• **TASK DIRECTIONS**: Can you restate the lines of the entries below, word for word, from the first one through the line that includes "localparam logic [CW-1:0]"?

Stored entries
----------
--- src/rtl/dino_pkg.sv ---
// Shared constants for the dino player front end: tick phase indices and default timing.
package dino_pkg;

  localparam int TICK_VEL = 0;
  localparam int TICK_POS = 1;

  localparam int DEFAULT_TICK_PERIOD     = 416667;
  localparam int DEFAULT_DEBOUNCE_CYCLES = 250000;

endpackage

--- src/rtl/button_debouncer.sv ---
// Two-flop synchroniser followed by a hold-time debouncer for one raw button.
module button_debouncer
  import dino_pkg::*;
#(
  parameter int DEBOUNCE_CYCLES = DEFAULT_DEBOUNCE_CYCLES
) (
  input  logic clk,
  input  logic reset,
  input  logic raw,
  output logic stable
);

  localparam int CW = $clog2(DEBOUNCE_CYCLES + 1);
  localparam logic [CW-1:0] COUNT_LAST = CW'(DEBOUNCE_CYCLES - 1);

  logic [1:0]    sync_q, sync_d;
  logic          stable_q, stable_d;
  logic [CW-1:0] count_q, count_d;

  // The counter only runs while the synchronised level disagrees with the accepted one.
  always_comb begin
    sync_d   = {sync_q[0], raw};
    stable_d = stable_q;
    count_d  = '0;
    if (sync_q[1] != stable_q) begin
      if (count_q == COUNT_LAST) begin
        stable_d = sync_q[1];
      end else begin
        count_d = count_q + 1'b1;
      end
    end
  end

  always_ff @(posedge clk) begin
    if (reset) begin
      sync_q   <= '0;
      stable_q <= 1'b0;
      count_q  <= '0;
    end else begin
      sync_q   <= sync_d;
      stable_q <= stable_d;
      count_q  <= count_d;
    end
  end

  assign stable = stable_q;

endmodule

--- src/rtl/player_input_conditioner.sv ---
// Debounced, frame-frozen button levels plus the two-phase game_tick strobe.
// Define STICKY_JUMP_EN to latch short up taps until the next frame load.
module player_input_conditioner
  import dino_pkg::*;
#(
  parameter int TICK_PERIOD     = DEFAULT_TICK_PERIOD,
  parameter int DEBOUNCE_CYCLES = DEFAULT_DEBOUNCE_CYCLES
) (
  input  logic       clk,
  input  logic       reset,
  input  logic       btn_up_raw,
  input  logic       btn_down_raw,
  output logic [1:0] game_tick,
  output logic       button_up,
  output logic       button_down
);

  localparam int TW = $clog2(TICK_PERIOD);
  localparam logic [TW-1:0] TICK_LAST = TW'(TICK_PERIOD - 1);
  localparam logic [TW-1:0] TICK_LOAD = TW'(TICK_PERIOD - 2);

  logic          stable_up, stable_down;
  logic [TW-1:0] tick_cnt_q, tick_cnt_d;
  logic [1:0]    tick_q, tick_d;
  logic          button_up_q, button_up_d;
  logic          button_down_q, button_down_d;
  logic          load;
  logic          up_level;

  button_debouncer #(.DEBOUNCE_CYCLES(DEBOUNCE_CYCLES)) u_up_debouncer (
    .clk    (clk),
    .reset  (reset),
    .raw    (btn_up_raw),
    .stable (stable_up)
  );

  button_debouncer #(.DEBOUNCE_CYCLES(DEBOUNCE_CYCLES)) u_down_debouncer (
    .clk    (clk),
    .reset  (reset),
    .raw    (btn_down_raw),
    .stable (stable_down)
  );

  assign load = (tick_cnt_q == TICK_LOAD);

`ifdef STICKY_JUMP_EN
  logic jump_q, jump_d;
  logic up_prev_q;
  logic up_rise;

  // A rise landing in the load cycle is kept for the following frame.
  always_comb begin
    up_rise  = stable_up & ~up_prev_q;
    up_level = stable_up | jump_q;
    jump_d   = load ? up_rise : (jump_q | up_rise);
  end

  always_ff @(posedge clk) begin
    if (reset) begin
      jump_q    <= 1'b0;
      up_prev_q <= 1'b0;
    end else begin
      jump_q    <= jump_d;
      up_prev_q <= stable_up;
    end
  end
`else
  always_comb begin
    up_level = stable_up;
  end
`endif

  // Buttons load together with the velocity strobe so both phases see the same frame.
  always_comb begin
    tick_cnt_d       = (tick_cnt_q == TICK_LAST) ? '0 : tick_cnt_q + 1'b1;
    tick_d           = '0;
    tick_d[TICK_VEL] = load;
    tick_d[TICK_POS] = tick_q[TICK_VEL];
    button_up_d      = button_up_q;
    button_down_d    = button_down_q;
    if (load) begin
      button_up_d   = up_level;
      button_down_d = stable_down & ~up_level;
    end
  end

  always_ff @(posedge clk) begin
    if (reset) begin
      tick_cnt_q    <= '0;
      tick_q        <= '0;
      button_up_q   <= 1'b0;
      button_down_q <= 1'b0;
    end else begin
      tick_cnt_q    <= tick_cnt_d;
      tick_q        <= tick_d;
      button_up_q   <= button_up_d;
      button_down_q <= button_down_d;
    end
  end

  assign game_tick   = tick_q;
  assign button_up   = button_up_q;
  assign button_down = button_down_q;

endmodule

--- config.mk ---
export PLATFORM = sky130hd
export DESIGN_NAME = player_input_conditioner
export DESIGN_NICKNAME = d
export VERILOG_FILES = /design/src/rtl/dino_pkg.sv /design/src/rtl/button_debouncer.sv /design/src/rtl/player_input_conditioner.sv
export SDC_FILE = /design/constraint.sdc
export NUM_CORES = 1
export LEC_CHECK = 0
export ABC_AREA = 1
export CAP_MARGIN = 10
export CORE_ASPECT_RATIO = 0.6
export CORE_MARGIN = 3
export CORE_UTILIZATION = 50
export CTS_CLUSTER_SIZE = 16
export DETAILED_ROUTE_END_ITERATION = 7
export PLACE_DENSITY = 0.64
export REMOVE_ABC_BUFFERS = 1
export SYNTH_ARGS = -nofsm -noshare
export SYNTH_HDL_FRONTEND = slang
export SYNTH_SLANG_ARGS = --single-unit
--- constraint.sdc ---
create_clock -name clk -period 3.4 [get_ports clk]
set_input_delay 0.51 -clock clk [delete_from_list [all_inputs] [get_ports clk]]
set_output_delay 0.51 -clock clk [all_outputs]
set_load 0.01 [all_outputs]
==> flow_summary.toml, run 1 <==
[clock_tree]
cts_hold_buf = 0
clkLatencyLatePin_ns = 0.35
clock-sinks = 65
h-tree-depth = 3
clock_path_buffers = 2
numCtsBuffers = 9
cts-root-buf = "clkbuf_8"
cts_tree = "yes"
clk_pin_slew_ns = 0.07
cts_resized = 0
cts_setup_buffers = 0

[timing]
fin_crit_ns = 1.75
rsz0062_at_grt = "false"
worstMarginPinSlew_ns = 0.339
finalSetupTns_ns = 0
final_hold_viol_count = 0
slew-limit-headroom = 0.774
fin_crit_sh = 0.514
setup_viol = 0
fin_skew_ns = 0.00711
fmax_mhz = 572
finalMaxSlewViolations = 0

[power]
p_int_uw = 1130
p_sw_uw = 314
p_leak_uw = 0.00111
power_frac_clock = 0.446
irDropWorstVdd_uv = 247
p_seq_frac = 0.534
swShare = 0.217
power.density_mw_per_mm2 = 399
combPwrFrac = 0.020

[critical_path]
slowest_stage = "clkdlybuf4s50_1"
cp.required_ns = 2.89
crit_buf_inv = 1
setup.worst_path.class = "register to output port"
cp-start-kind = "register"
cp_slowest_stage_delay_ns = 0.55
path_max_fanout = 2
crit_chain = "clkdlybuf4s50_1"
path_delay_family = "buffers and inverters"
crit_arrival_ns = 1.24
cp-end-kind = "output port"

[finish]
fillers = 594
finalNetCount = 500
fin_util = 0.579
design_area_mm2 = 0.00363
layout_common_cells = "nand2_1 (115), nor2_1 (100), dfxtp_1 (65)"
area_growth_pct = 9.26
layout_commonest_cell = "nand2_1"
drive_above_1_share = 0.101
antenna_cells = 0

[floorplanning]
dieArea_mm2 = 0.00770
rows = 22
io_pins = 8
start_util = 0.530
die_h_um = 69.2
core_mm2 = 0.00628
fp.dieW_um = 111

[logic_synthesis]
synth_flop_cell = "dfxtp_1"
yosys.area_share.adder = 0.0188
yosys_warnings = 0
syn_avg_cell_area_um2 = 6.95
synth_compound_area_frac = 0.0553
synth_edf_count = 0
ys_seq_area_frac = 0.391
ys_seq_elements = 65
yosys.area_share.simple = 0.396
syn-instance-count = 478
ys_async_sr_fraction = 0
synth-xor-area-share = 0.0632
synth_top_family_by_area = "simple AND/OR/NAND/NOR gates"
synthDistinctLibCells = 29
synth_mux_area_frac = 0
netlist_area_mm2 = 0.00332

[route]
viasPerCell = 4.85
wl_per_cell_um = 12.1
via_count = 2815
drt_pass1_iterations = 5
antenna_left = 0
drc_errors = 0
finalWirelength_mm = 7.00
drt-initial-drc-count = 194

[place]
globalplace.congestion = 0.914
dpl_cell_area_mm2 = 0.00344
post-dp-hpwl_mm = 5.32
portBuffers = 7

[grt]
grt_pass1_wl_mm = 11.9
grt.total_usage = 0.194
grt_max_degree = 20
grt-ovfl-total = 0
grt_pass1_vias = 2378
antenna_found_initial = 0

[worst_hold_path]
hold_class = "register to register"

[outcome]
status = "completed"

[run]
drv_cap = 0
-- metal layers --
metal,global-route usage,part of all wire,vias up
met5,0,0,-
met3,0.0825,0.096,8
met2,0.214,0.33,77
met1,0.317,0.56,1216
met4,0.0607,0.011,0
li1,-,-,1514
-- flip-flops by register name (all words and copies together), names as in the netlist --
| name | count |
|---|---|
| u_down_debouncer.sync_q | 2 |
| u_up_debouncer.stable | 1 |
| u_down_debouncer.stable | 1 |
| u_up_debouncer.sync_q | 2 |
| button_up | 1 |
| button_down | 1 |
| u_up_debouncer.count_q | 18 |
| u_down_debouncer.count_q | 18 |
| game_tick | 2 |
| tick_cnt_q | 19 |
-- final timing paths --
| path | slack (ns) | to | startpoint | depth (start not counted) |
|---|---|---|---|---|
| max | 1.65 | button_up | button_up | 1 |
| min | 0.41 | u_down_debouncer.sync_q[1] | u_down_debouncer.sync_q[0] | 2 |
| max reg2reg | 1.72 | tick_cnt_q[12] | tick_cnt_q[0] | 6 |
| min reg2reg | 0.41 | u_down_debouncer.sync_q[1] | u_down_debouncer.sync_q[0] | 2 |
-- logic make-up after synthesis --
family                     after synthesis
DFF                                     65
AOI/OAI and AO/OA                       35
xor gates and xnor gates                24
and+or+nand+nor                        293
buffers and inverters                   56
adders and majority gates                5
-- power groups by stage --
stage | registers (µW) | clock network (µW) | logic, µW
floorplan | 789 | 0 | 18.7
global placement | 791 | 0 | 28.2
detailed placement | 791 | 0 | 28.8
CTS | 774 | 664 | 29.0
global route | 774 | 706 | 32.7
finish | 774 | 646 | 28.6
-- Yosys cell counts, types with 2 or more instances --
cell type  count  area [µm²]
ha_1           5        62.6
inv_1         49         184
nor2_1       100         375
nand4_1        8        50.1
a21oi_1       23         115
nand2_1      115         432
nand2_4        3        33.8
nor2_2        15        93.8
nor2_4         4        45.0
xor2_1        17         149
o21ai_0        9        45.0
buf_6          3        33.8
or2_0          6        37.5
xnor2_1        7        61.3
o21bai_1       2        15.0
nand3_1       23         115
nand3_2        5        50.1
nor3_1         5        25.0
dfxtp_1       65        1300
nand2_2        5        31.3
-- area by class of cell --
| cell class | count | area (µm²) | share of cell area |
|---|---|---|---|
| inverter | 51 | 193 | 0.0530 |
| clock buffer | 13 | 149 | 0.0410 |
| sequential | 65 | 1300 | 0.358 |
| timing repair buffer | 7 | 70.1 | 0.0193 |
| clock inverter | 3 | 40.0 | 0.0110 |
| multi-input combinational | 357 | 1770 | 0.488 |
| tap | 84 | 105 | 0.0289 |
-- per-stage QoR --
step | hold WS (ns) | setup WS (ns) | cells | power (µW)
after detailed placement | 0.398 | 1.40 | 564 | 820
after CTS | 0.418 | 1.62 | 580 | 1470
after global routing | 0.444 | 1.58 | 580 | 1510
after floorplan | 0.388 | 2.06 | 473 | 808
after global placement | 0.392 | 1.43 | 564 | 820
final | 0.409 | 1.65 | 580 | 1450
(Power assumes the default switching activity.)
==> run 2: changes to the inputs <==
==> constraint.sdc (replaced) <==
create_clock -name clk -period 1.8 [get_ports clk]
set_input_delay 0.27 -clock clk [delete_from_list [all_inputs] [get_ports clk]]
set_output_delay 0.27 -clock clk [all_outputs]
set_load 0.01 [all_outputs]
==> run 2 against run 1 <==
  * Clock power up 59%
  * Largest cell class unchanged
  * Power up 76%
  * Via count up 1.1%
  * Critical endpoint is now tick_cnt_q[10]
==> flow_summary.toml, run 2 (synthesized netlist as in run 1, its figures left out) <==
[floorplanning]
start_util = 0.530
fp.dieW_um = 111
io_pins = 8
core_mm2 = 0.00628
rows = 22
die_h_um = 69.2
dieArea_mm2 = 0.00770

[place]
globalplace.congestion = 0.866
dpl_cell_area_mm2 = 0.00347
post-dp-hpwl_mm = 5.30
portBuffers = 7

[clock_tree]
clkLatencyLatePin_ns = 0.35
cts-root-buf = "clkbuf_8"
clock-sinks = 65
cts_hold_buf = 0
clock_path_buffers = 2
numCtsBuffers = 9
cts_setup_buffers = 0
cts_tree = "yes"
clk_pin_slew_ns = 0.07
h-tree-depth = 3
cts_resized = 0

[finish]
antenna_cells = 0
layout_commonest_cell = "nand2_1"
fillers = 622
regMostFlops = "tick_cnt_q"
ff_latch_area_mm2 = 0.00130
finalNetCount = 504
drive_above_1_share = 0.108
area_growth_pct = 9.15
fin_util = 0.578
layout_common_cells = "nand2_1 (115), nor2_1 (100), dfxtp_1 (65)"
largest_register_ffs = 19
multi_input_area_mm2 = 0.00177
design_area_mm2 = 0.00363
reg_top3 = "tick_cnt_q x19, u_down_debouncer.count_q x18, u_up_debouncer.count_q x18"

[critical_path]
critPathMostFrequentCell = "nand2_1"
cp.required_ns = 2.03
setup.worst_path.class = "register to register"
cp.depth = 8
crit_arrival_ns = 1.77
crit_buf_inv = 1
cp-end-kind = "register"
r2r_cells = 8
cp-start-kind = "register"
path_max_fanout = 5
slowest_stage = "dfxtp_1"
path_delay_family = "simple AND/OR/NAND/NOR gates"
cp_slowest_stage_delay_ns = 0.43
crit_chain = "ha_1 > nand2_1 > inv_1 > nand2_1 > nor2_2 > nand2_1 > xor2_1 > nor2_1"

[timing]
final_hold_viol_count = 0
setup_viol = 0
fmax_mhz = 651
worstMarginPinSlew_ns = 0.311
finalSetupTns_ns = 0
finalMaxSlewViolations = 0
fin_skew_ns = 0.00561
fin_crit_sh = 0.853
fin_crit_ns = 1.54
rsz0062_at_grt = "false"
slew-limit-headroom = 0.792

[route]
finalWirelength_mm = 7.02
viasPerCell = 4.87
wl_per_cell_um = 12.0
via_count = 2845
drc_errors = 0
drt_pass1_iterations = 5
antenna_left = 0
drt-initial-drc-count = 254

[grt]
grt_pass1_vias = 2484
grt_pass1_wl_mm = 12.1
grt-ovfl-total = 0
antenna_found_initial = 0
grt_max_degree = 20
grt.total_usage = 0.195

[worst_hold_path]
hold_class = "register to register"
whs_path_depth = 2

[power]
power.density_mw_per_mm2 = 704
irDropWorstVdd_uv = 510
p_leak_uw = 0.00112

[run]
drv_cap = 0

[outcome]
status = "completed"
## run 2: cell types whose count changed in the layout (fill, tap and decap cells not counted), sizes merged
cell,delta
clkbuf,-1
buf,+4
bufinv,-1
clkinv,+2
## run 2: per-stage QoR
step | hold slack, ns | setup WS, ns | power [µW] | instances
floorplan | 0.339 | 0.461 | 1530 | 473
global placement | 0.392 | 0.249 | 1550 | 568
detailed placement | 0.405 | 0.219 | 1550 | 568
CTS | 0.417 | 0.259 | 2590 | 584
global route | 0.426 | 0.129 | 2670 | 584
finish | 0.417 | 0.264 | 2550 | 584
## run 2: power breakdown
group	internal, µW	switching (µW)
Sequential	1450	12.0
Clock	491	541
Combinational	23.2	38.1
Total	1960	591
## run 2: layer usage
layer	wire length, µm	GRT usage
met5	0	0
met4	77	0.0526
met3	456	0.0737
met2	2420	0.229
met1	4060	0.315
## run 2: cell type report
| type | instances | area share |
|---|---|---|
| Clock buffer | 12 | 0.0372 |
| Clock inverter | 4 | 0.00552 |
| Inverter | 51 | 0.0531 |
| Multi-Input combinational cell | 357 | 0.489 |
| Sequential cell | 65 | 0.359 |
| Tap cell | 84 | 0.0290 |
| Timing Repair Buffer | 11 | 0.0276 |
## run 2: path summary, 6_finish.rpt
| kind | slack [ns] | endpoint | startpoint |
|---|---|---|---|
| worst min-delay path | 0.42 | u_down_debouncer.sync_q[1] | u_down_debouncer.sync_q[0] |
| worst max register to register | 0.26 | tick_cnt_q[10] | tick_cnt_q[1] |
| worst max-delay path | 0.26 | tick_cnt_q[10] | tick_cnt_q[1] |
| worst min register to register | 0.42 | u_down_debouncer.sync_q[1] | u_down_debouncer.sync_q[0] |
## run 2: worst min-delay path, delay by kind of cell (launching register included)
family,cells,cell delay (ns)
flip-flops,1,0.30
buffers and inverters,1,0.05
AND/OR/NAND/NOR,1,0.03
----------
• **RESULT FOR THIS TASK**:
--- src/rtl/dino_pkg.sv ---
// Shared constants for the dino player front end: tick phase indices and default timing.
package dino_pkg;

  localparam int TICK_VEL = 0;
  localparam int TICK_POS = 1;

  localparam int DEFAULT_TICK_PERIOD     = 416667;
  localparam int DEFAULT_DEBOUNCE_CYCLES = 250000;

endpackage

--- src/rtl/button_debouncer.sv ---
// Two-flop synchroniser followed by a hold-time debouncer for one raw button.
module button_debouncer
  import dino_pkg::*;
#(
  parameter int DEBOUNCE_CYCLES = DEFAULT_DEBOUNCE_CYCLES
) (
  input  logic clk,
  input  logic reset,
  input  logic raw,
  output logic stable
);

  localparam int CW = $clog2(DEBOUNCE_CYCLES + 1);
  localparam logic [CW-1:0] COUNT_LAST = CW'(DEBOUNCE_CYCLES - 1);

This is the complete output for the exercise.